5 Clark (2013, p. 3) deu início à sua obra sobre as causas da origem da Primeira Grande Guerra Mundial com o assassinato de Alexandre I (1876-
-1903) rei da Sérvia e da rainha Draga (1864-1903) em Março de 1903 pela rede terrorista secreta «Mão Negra» que anos depois, em Sarajevo, capital da província Austro-Húngara da Bósnia e Herzegovina, estaria envolvida no assassínio do arquiduque Francisco Fernando (1863-1914) a 28 de junho de 1914, o que daria origem ao conflito militar mais sangrento da Europa.

6 Na primeira parte do livro delineia os contornos do sistema internacional, em que a Europa em 1913 parecia estar a entrar num período de détente (Id. 2013, pp. 3-118). Partes da história são familiares: a Aliança Germano-Austríaca (1879); a Aliança Franco-Russa (1894-1917); a Entente Cordiale entre a França e a Grã-Bretanha (1904); e o mais dramático de tudo a Entente Anglo-Russa ou Convenção Anglo-Russa (1907) entre os antigos adversários, a Grã-Bretanha e Rússia. De forma brilhante coloca o conflito no contexto da época, mostrando como nos momentos que precederam 1914 a Europa estava numa situação instável e dilacerada por fações étnicas e nacionalistas (Id., 2013, p. XXVI). Esta ideia de uma Europa despedaçada está presente em estudos realizados por Gilbert (2013, pp. 29-49) e MacMillan (2014, p. 22).

7 Devemos ter presente que recentemente, os estudiosos das origens da Grande Guerra acreditavam que a questão da destruição de séculos de progresso técnico e científico na Guerra de 1914-1918 estava resolvida com a opinião de que a Alemanha teria avançado para o conflito temendo o crescente poder Russo (Stone: 2011, 30).
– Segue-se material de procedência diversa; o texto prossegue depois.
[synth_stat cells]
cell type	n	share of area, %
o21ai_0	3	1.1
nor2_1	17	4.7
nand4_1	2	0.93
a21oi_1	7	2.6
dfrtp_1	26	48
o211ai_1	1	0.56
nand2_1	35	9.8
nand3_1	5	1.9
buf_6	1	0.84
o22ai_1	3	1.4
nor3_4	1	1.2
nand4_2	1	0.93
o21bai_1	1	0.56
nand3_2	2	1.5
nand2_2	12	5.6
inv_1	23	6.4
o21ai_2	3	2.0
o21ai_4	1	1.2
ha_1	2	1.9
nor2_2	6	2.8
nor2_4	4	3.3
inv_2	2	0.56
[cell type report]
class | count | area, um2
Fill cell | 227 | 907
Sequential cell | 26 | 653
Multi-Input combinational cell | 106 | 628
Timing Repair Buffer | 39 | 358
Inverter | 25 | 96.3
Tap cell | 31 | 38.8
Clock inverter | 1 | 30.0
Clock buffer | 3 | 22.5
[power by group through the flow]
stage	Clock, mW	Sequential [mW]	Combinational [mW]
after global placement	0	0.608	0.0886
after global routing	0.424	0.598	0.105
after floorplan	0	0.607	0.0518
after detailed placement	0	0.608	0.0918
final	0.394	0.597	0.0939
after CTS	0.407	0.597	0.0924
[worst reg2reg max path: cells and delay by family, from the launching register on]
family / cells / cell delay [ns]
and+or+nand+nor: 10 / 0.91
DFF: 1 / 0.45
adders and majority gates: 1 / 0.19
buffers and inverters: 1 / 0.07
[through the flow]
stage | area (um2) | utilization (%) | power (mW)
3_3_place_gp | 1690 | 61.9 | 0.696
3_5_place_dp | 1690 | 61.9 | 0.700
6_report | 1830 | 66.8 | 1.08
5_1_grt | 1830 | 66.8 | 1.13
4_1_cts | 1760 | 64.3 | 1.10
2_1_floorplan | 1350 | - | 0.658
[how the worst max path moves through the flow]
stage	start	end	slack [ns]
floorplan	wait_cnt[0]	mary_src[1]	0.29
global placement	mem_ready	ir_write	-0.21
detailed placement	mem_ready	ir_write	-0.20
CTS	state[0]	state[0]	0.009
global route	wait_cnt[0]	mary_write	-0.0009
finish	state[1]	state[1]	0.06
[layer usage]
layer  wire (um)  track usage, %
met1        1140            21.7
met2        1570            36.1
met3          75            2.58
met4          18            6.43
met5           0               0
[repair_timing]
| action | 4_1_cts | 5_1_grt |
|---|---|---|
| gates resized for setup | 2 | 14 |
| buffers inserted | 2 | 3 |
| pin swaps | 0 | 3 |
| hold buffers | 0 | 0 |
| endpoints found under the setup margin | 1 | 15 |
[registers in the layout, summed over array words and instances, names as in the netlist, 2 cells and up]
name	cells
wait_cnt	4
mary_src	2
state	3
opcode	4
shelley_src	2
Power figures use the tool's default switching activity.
<file path="src/rtl/stream_demux.sv">
// Registered 1-to-N stream demultiplexer with one-entry holding register per channel.
// Optional broadcast input enabled by defining STREAM_DEMUX_BCAST_EN.
module stream_demux #(
  parameter int WIDTH = 4,
  parameter int CHANNELS = 4,
  localparam int SEL_W = $clog2(CHANNELS)
) (
  input  logic                      clk,
  input  logic                      rst_n,
  input  logic [WIDTH-1:0]          in_data,
  input  logic [SEL_W-1:0]          in_sel,
  input  logic                      in_valid,
  output logic                      in_ready,
`ifdef STREAM_DEMUX_BCAST_EN
  input  logic                      in_bcast,
`endif
  output logic [CHANNELS*WIDTH-1:0] out_data,
  output logic [CHANNELS-1:0]       out_valid,
  input  logic [CHANNELS-1:0]       out_ready,
  output logic                      bad_sel,
  input  logic                      clr_err
);

  logic [WIDTH-1:0]    data_p0 [CHANNELS];
  logic [CHANNELS-1:0] vld_p0;
  logic [CHANNELS-1:0] slot_free;
  logic [CHANNELS-1:0] load;
  logic                sel_ok;
  logic                sel_free;
  logic                accept;
  logic                bcast;

`ifdef STREAM_DEMUX_BCAST_EN
  assign bcast = in_bcast;
`else
  assign bcast = 1'b0;
`endif

  // A slot can take a word if empty or being drained in this same cycle.
  assign slot_free = ~vld_p0 | out_ready;

  always_comb begin
    sel_ok   = 32'(in_sel) < 32'(CHANNELS);
    sel_free = 1'b0;
    for (int i = 0; i < CHANNELS; i++) begin
      if (32'(in_sel) == 32'(i)) sel_free = slot_free[i];
    end
  end

  // Out-of-range selects are always accepted so the producer is never wedged.
  assign in_ready = bcast ? &slot_free : (~sel_ok | sel_free);
  assign accept   = in_valid & in_ready;

  always_comb begin
    load = '0;
    for (int i = 0; i < CHANNELS; i++) begin
      load[i] = accept & (bcast | (sel_ok & (32'(in_sel) == 32'(i))));
    end
  end

  // Stage p0: holding registers; a refill takes priority over a drain.
  always_ff @(posedge clk or negedge rst_n) begin
    if (!rst_n) begin
      vld_p0 <= '0;
      for (int i = 0; i < CHANNELS; i++) data_p0[i] <= '0;
    end else begin
      for (int i = 0; i < CHANNELS; i++) begin
        if (load[i]) begin
          data_p0[i] <= in_data;
          vld_p0[i]  <= 1'b1;
        end else if (vld_p0[i] && out_ready[i]) begin
          data_p0[i] <= '0;
          vld_p0[i]  <= 1'b0;
        end
      end
    end
  end

  always_ff @(posedge clk or negedge rst_n) begin
    if (!rst_n) begin
      bad_sel <= 1'b0;
    end else if (accept && !bcast && !sel_ok) begin
      bad_sel <= 1'b1;
    end else if (clr_err) begin
      bad_sel <= 1'b0;
    end
  end

  for (genvar g = 0; g < CHANNELS; g++) begin : g_out
    assign out_data[g*WIDTH +: WIDTH] = data_p0[g];
  end

  assign out_valid = vld_p0;

endmodule

</file>
<file path="config.mk">
export PLATFORM = sky130hd
export DESIGN_NAME = stream_demux
export DESIGN_NICKNAME = d
export VERILOG_FILES = /design/src/rtl/stream_demux.sv
export SDC_FILE = /design/constraint.sdc
export NUM_CORES = 1
export LEC_CHECK = 0
export BUFFER_PORTS_ARGS = -buffer_cell sky130_fd_sc_hd__buf_2
export CORE_ASPECT_RATIO = 0.5
export CORE_MARGIN = 2
export CORE_UTILIZATION = 35
export CTS_CLUSTER_DIAMETER = 100
export CTS_CLUSTER_SIZE = 16
export DETAILED_ROUTE_END_ITERATION = 8
export PLACE_DENSITY_LB_ADDON = 0.12
export SETUP_SLACK_MARGIN = 0.4
export SLEW_MARGIN = 30
export SYNTH_ARGS = -nofsm -noshare
export SYNTH_HDL_FRONTEND = slang
export SYNTH_SLANG_ARGS = --single-unit
</file>
<file path="constraint.sdc">
create_clock -name clk -period 2 [get_ports clk]
set_input_delay 0 -clock clk [delete_from_list [all_inputs] [get_ports clk]]
set_output_delay 0 -clock clk [all_outputs]
set_load 0.02 [all_outputs]
</file>
# Yosys cells after proc, flatten, opt, wreduce, memory -nomap -nowiden

Cells that the tools add are included.

Bitwise operators: 7
Reductions and logical operators: 9
Eq/ne operators: 3
Multiplexer cells: 20

Operators by type and width:

| operator                                                         | count |
|---|---|
| 4-bit 2-to-1 mux                                                 | 8 |
| 1-bit 2-to-1 mux                                                 | 12 |
| 2-bit nonzero test                                               | 4 |
| 1-bit bitwise AND                                                | 5 |
| 2-bit == test (second input constant)                            | 2 |
| 1-bit logical AND                                                | 4 |
| 4-bit inverter                                                   | 1 |
| 4-bit bitwise OR                                                 | 1 |
| 2-bit by 1-bit == test with 1-bit output (second input constant) | 1 |
| 2-bit zero test                                                  | 1 |

Input port bits: 14
Bits in registers: 20
Output and inout port bits: 22

# Longest topological paths before layout

Gate-level depths: netlist of run 1.

Depth after elaboration: 9
Depth in mapped cells: 4
Depth with buffers taken out: 3

# Worst setup path before layout of run 1

OpenSTA, ideal clock, no wires.

Path type: register -> register
Start point: reg vld_p0[0] (netlist: out_valid[0])
End point: reg vld_p0[0] (netlist: out_valid[0])
Slack: 879 ps
Library setup time: 127 ps
Arrival time: 993 ps
Cell stages (with the launch flop): 3
Cell sequence: dfrtp_1 > and2b_1 > or2_2

Word-level cells in the longest chain between the ends: 9
Elaborated cells on any way between the ends: 11

Ends and longest elaborated chain:

| item                                                          | line | RTL |
|---|---|---|
| start: declaration                                            | 25   | `logic [CHANNELS-1:0] vld_p0;` |
| start signal: assignment                                      | 64   | `vld_p0 <= '0;` |
| start signal: indexed assignment                              | 70   | `vld_p0[i] <= 1'b1;` |
| start signal: indexed assignment                              | 73   | `vld_p0[i] <= 1'b0;` |
| 4-bit inverter                                                | 40   | `assign slot_free = ~vld_p0 \| out_ready;` |
| 4-bit bitwise OR                                              | 40   |  |
| 1-bit 2-to-1 mux (4 in a row)                                 | 46   | `if (32'(in_sel) == 32'(i)) sel_free = slot_free[i];` |
| 1-bit bitwise AND                                             | 52   | `assign accept = in_valid & in_ready;` |
| 1-bit bitwise AND                                             | 57   | `load[i] = accept & (bcast \| (sel_ok & (32'(in_sel) == 32'(i))));` |
| 1-bit 2-to-1 mux / 2-bit nonzero test (equally long branches) | -    |  |

Several ways; a longest one is shown, not always the timed one.
A chain may end at the register's enable or synchronous reset.

# Final worst setup path of run 1

Start point: reg vld_p0[2] (netlist: out_valid[2])
End point: out in_ready

Word-level cells in the longest chain between the ends: 4

Ends and longest elaborated chain:

| item                          | line | RTL |
|---|---|---|
| 4-bit inverter                | 40   |  |
| 4-bit bitwise OR              | 40   |  |
| 1-bit 2-to-1 mux (2 in a row) | 46   |  |
| end: declaration              | 13   | `output logic in_ready,` |

Every way passes these cells.

==> results of run 1 <==
through the flow:
step           cell area (um^2)  std cells  hold WS [ns]
6_report                   1260        158        0.0199
5_1_grt                    1260        158        0.0408
4_1_cts                    1260        158        0.0233
3_5_place_dp               1190        153       -0.0256
3_3_place_gp               1190        153       -0.0120
2_1_floorplan              1030         88        -0.296
registers in the layout, summed over array words and instances, names as in the netlist:
signal,cells
out_data,16
out_valid,4
layer usage:
metal,GRT usage (%),vias up,share of wire [%]
met5,0,-,0
met2,20.8,18,41
li1,-,410,-
met4,3.05,0,0.57
met1,20.3,385,52
met3,6.25,2,5.9
synthesized netlist by cell type (2+ instances only):
library cell	n
sky130_fd_sc_hd__mux2i_1	15
sky130_fd_sc_hd__and3b_1	2
sky130_fd_sc_hd__and2b_1	3
sky130_fd_sc_hd__buf_6	2
sky130_fd_sc_hd__a22o_1	3
sky130_fd_sc_hd__o21ai_0	2
sky130_fd_sc_hd__a32oi_1	13
sky130_fd_sc_hd__dfrtp_1	20
sky130_fd_sc_hd__buf_4	2
sky130_fd_sc_hd__o21ai_1	12
sky130_fd_sc_hd__or2_1	2
power groups by stage:
stage          registers [W]  clock network (W)  logic (W)
2_1_floorplan       0.000623                  0   0.000111
3_3_place_gp        0.000535                  0   0.000320
3_5_place_dp        0.000538                  0   0.000321
4_1_cts             0.000529           0.000316   0.000323
5_1_grt             0.000540           0.000340   0.000347
6_report            0.000530           0.000307   0.000319
area by class of cell:
class	instances	share of cell area, %
Clock buffer	4	4.37
Inverter	1	0.298
Multi-Input combinational cell	62	38.0
Sequential cell	20	39.7
Tap cell	37	3.67
Timing Repair Buffer	34	13.9
cells by family after synthesis:
family,synth area share (%)
buffers and inverters,4.51
AND/OR/NAND/NOR,10.1
AO/OA/AOI/OAI,20.5
other,0.366
multiplexers,15.7
flip-flops,48.8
Esta corrente germanocentrica começou a perder sentido com os estudos que têm vindo a ser publicados, nomeadamente por Clark nesta sua obra onde é restabelecida a importância dos Balcãs num conflito militar que teve o seu início a 28 de Março de 1914 com o assassinato em Sarajevo. O autor, além de outros pontos, descreve o crescimento do antagonismo entre a Áustria-Hungria e a Sérvia, passando pela anexação da Bósnia-Hersegovina em 1908 e as Guerras Balcânicas de 1912-1913 em que a Sérvia conseguiu aumentar a sua área territorial. Faz uma descrição da diplomacia europeia como se de uma peça de teatro do dramaturgo Harold Pinter se tratasse na qual todas as personagens se conhecem muito bem umas às outras, mas não se estimam (McMeckin, 2014, p. 4). Estabelece o seu ponto de vista numa discussão «hipertrófica de masculinidade» em que os intérpretes são todos homens, contrariamente ao que acontecera anos antes em que predominavam as mulheres de Estado (Idid.). Laqueur (2014, pp. 11-16) acha a discussão de Clark em torno da «crise de masculinidade» pouco convincente porque é muito difícil de afirmar se Bismark era mais seguro na sua masculinidade do que von Moltke. Contudo, os problemas com a «masculinidade» têm estado no centro das guerras desde o século XII a.C. (Id., 2014, p. 8). Parece-nos fazer mais sentido o argumento levantado por MacMillan (2014, pp. 22, 26-27) relacionado com as exigências impostas pela honra e pela virilidade que implicavam não recuar nem demonstrar sinais de fraqueza, ou o darwinismo social que classificava as sociedades humanas como se fossem espécies e promovia a fé não só na evolução e no progresso, mas também na inevitabilidade da luta. Devemos estar conscientes que se estava na presença de uma sociedade bélica, guerreira que aparentemente não é relevada pelo autor.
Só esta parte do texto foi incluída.